| EXERCISE REQUIREMENTS |
Please copy each line below that contains the word "property".
** Opening SOURCE MATERIAL block **
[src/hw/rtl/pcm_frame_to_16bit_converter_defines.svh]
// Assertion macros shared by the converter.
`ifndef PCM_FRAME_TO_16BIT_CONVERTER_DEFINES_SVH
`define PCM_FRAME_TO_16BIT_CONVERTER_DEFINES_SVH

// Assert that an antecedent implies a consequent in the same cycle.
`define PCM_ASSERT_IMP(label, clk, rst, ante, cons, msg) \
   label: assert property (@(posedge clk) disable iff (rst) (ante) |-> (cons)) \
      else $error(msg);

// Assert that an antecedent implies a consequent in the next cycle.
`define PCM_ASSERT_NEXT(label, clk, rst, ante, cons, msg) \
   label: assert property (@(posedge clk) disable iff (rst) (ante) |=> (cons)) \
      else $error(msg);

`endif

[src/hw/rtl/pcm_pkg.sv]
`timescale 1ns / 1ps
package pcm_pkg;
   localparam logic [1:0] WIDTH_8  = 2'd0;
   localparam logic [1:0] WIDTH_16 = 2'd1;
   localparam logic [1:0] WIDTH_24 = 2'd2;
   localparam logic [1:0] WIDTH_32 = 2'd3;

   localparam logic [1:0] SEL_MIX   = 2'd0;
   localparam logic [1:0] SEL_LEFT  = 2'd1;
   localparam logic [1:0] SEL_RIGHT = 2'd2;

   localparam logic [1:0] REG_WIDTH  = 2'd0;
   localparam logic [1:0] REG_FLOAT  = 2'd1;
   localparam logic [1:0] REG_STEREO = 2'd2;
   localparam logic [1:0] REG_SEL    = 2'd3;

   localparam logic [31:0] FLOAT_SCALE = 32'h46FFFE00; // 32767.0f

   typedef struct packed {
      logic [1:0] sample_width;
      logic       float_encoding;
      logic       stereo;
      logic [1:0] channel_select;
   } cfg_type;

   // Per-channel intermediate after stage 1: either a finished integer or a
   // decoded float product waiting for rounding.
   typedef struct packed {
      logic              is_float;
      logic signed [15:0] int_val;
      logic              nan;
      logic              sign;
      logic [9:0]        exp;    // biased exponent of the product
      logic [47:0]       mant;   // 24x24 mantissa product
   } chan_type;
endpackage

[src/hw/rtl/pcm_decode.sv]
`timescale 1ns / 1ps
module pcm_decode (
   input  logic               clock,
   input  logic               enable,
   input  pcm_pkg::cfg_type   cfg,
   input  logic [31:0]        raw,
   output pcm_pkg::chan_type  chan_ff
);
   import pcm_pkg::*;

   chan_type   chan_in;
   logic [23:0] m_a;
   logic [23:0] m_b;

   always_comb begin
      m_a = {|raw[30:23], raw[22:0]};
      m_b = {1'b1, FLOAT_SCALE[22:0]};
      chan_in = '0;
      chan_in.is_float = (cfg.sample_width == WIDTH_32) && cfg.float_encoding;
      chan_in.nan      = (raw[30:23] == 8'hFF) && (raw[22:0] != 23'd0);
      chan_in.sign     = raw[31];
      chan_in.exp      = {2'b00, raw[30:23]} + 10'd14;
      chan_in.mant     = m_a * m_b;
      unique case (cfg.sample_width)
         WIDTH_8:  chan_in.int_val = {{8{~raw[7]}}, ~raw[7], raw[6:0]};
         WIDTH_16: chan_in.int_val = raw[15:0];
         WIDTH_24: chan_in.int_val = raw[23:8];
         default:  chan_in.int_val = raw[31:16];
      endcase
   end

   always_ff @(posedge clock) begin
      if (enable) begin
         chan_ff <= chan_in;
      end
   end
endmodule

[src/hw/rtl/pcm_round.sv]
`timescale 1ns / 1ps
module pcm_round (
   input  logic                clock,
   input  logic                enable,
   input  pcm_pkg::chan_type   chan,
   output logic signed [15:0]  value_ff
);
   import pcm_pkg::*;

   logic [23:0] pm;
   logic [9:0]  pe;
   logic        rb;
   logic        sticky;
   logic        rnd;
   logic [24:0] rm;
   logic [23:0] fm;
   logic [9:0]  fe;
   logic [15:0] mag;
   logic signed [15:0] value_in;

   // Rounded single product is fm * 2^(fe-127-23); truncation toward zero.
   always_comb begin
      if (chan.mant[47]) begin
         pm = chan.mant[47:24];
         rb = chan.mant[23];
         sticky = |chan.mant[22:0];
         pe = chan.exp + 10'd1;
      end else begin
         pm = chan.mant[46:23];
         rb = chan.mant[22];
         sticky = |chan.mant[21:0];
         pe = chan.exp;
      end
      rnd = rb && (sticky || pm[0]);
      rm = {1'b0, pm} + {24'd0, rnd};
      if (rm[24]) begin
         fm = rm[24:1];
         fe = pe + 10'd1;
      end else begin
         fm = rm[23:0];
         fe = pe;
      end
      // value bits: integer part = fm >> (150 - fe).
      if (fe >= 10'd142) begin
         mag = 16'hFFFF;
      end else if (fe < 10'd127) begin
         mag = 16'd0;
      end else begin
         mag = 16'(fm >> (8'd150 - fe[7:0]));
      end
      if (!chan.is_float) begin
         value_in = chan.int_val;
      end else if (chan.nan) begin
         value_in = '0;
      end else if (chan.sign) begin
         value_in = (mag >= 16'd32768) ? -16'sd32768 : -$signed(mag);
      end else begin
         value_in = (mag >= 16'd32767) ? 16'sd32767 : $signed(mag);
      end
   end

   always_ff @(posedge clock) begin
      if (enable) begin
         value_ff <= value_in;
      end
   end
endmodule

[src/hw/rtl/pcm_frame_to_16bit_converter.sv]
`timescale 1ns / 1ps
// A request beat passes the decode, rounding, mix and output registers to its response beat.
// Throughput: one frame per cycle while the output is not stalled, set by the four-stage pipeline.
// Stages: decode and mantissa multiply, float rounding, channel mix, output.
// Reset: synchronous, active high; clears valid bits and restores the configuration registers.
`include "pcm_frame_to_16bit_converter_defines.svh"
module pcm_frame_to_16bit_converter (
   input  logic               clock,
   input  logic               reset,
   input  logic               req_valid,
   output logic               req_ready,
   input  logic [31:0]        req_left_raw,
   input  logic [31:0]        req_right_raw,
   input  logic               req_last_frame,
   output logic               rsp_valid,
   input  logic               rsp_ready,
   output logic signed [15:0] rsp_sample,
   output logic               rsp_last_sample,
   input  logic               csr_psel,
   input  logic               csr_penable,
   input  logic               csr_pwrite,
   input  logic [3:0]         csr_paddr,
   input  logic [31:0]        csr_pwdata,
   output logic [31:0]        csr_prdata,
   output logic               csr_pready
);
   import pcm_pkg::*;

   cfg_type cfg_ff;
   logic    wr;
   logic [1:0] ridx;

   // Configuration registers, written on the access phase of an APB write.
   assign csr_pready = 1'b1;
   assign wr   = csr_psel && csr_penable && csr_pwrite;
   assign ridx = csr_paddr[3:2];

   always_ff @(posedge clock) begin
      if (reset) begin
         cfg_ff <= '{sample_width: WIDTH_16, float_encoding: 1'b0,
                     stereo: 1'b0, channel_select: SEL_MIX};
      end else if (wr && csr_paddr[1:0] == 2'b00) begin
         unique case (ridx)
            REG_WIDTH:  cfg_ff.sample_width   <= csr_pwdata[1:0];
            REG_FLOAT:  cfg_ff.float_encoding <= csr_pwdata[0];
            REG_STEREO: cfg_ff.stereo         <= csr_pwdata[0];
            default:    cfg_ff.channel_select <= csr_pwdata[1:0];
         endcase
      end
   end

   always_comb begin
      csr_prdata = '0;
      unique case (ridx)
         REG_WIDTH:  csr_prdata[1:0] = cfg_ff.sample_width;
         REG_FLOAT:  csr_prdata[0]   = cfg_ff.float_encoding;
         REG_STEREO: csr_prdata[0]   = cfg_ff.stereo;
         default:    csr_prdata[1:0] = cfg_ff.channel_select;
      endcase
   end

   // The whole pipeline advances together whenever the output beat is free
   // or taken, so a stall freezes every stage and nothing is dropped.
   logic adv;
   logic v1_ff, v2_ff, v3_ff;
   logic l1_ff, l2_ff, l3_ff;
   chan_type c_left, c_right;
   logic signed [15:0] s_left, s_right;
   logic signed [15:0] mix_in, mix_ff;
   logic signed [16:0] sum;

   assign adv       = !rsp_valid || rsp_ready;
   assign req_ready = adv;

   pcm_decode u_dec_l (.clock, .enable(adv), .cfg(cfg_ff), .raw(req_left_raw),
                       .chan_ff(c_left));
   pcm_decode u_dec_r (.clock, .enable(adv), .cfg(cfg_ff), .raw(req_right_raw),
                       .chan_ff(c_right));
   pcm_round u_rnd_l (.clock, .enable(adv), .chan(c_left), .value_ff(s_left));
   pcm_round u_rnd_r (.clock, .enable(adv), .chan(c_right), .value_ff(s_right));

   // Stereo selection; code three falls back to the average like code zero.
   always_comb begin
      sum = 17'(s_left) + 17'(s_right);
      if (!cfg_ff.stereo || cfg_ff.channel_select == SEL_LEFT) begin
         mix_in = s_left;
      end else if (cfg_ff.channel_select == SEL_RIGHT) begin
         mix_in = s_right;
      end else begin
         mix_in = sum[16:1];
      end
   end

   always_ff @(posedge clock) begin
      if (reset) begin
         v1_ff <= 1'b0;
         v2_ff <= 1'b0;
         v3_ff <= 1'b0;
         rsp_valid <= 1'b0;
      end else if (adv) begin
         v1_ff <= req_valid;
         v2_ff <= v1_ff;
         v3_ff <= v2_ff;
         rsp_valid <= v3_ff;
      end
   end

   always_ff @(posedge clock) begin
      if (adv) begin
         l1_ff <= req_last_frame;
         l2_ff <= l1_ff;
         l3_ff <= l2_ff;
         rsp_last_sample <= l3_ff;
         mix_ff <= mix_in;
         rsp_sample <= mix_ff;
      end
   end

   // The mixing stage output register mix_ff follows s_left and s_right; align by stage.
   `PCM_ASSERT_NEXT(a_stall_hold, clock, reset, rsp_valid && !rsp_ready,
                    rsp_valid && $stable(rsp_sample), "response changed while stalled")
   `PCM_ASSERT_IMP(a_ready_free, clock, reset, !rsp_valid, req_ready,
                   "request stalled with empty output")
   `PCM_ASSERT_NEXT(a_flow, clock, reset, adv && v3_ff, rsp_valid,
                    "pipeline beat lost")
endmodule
** Closing SOURCE MATERIAL block **
| REPLY |
   label: assert property (@(posedge clk) disable iff (rst) (ante) |-> (cons)) \
   label: assert property (@(posedge clk) disable iff (rst) (ante) |=> (cons)) \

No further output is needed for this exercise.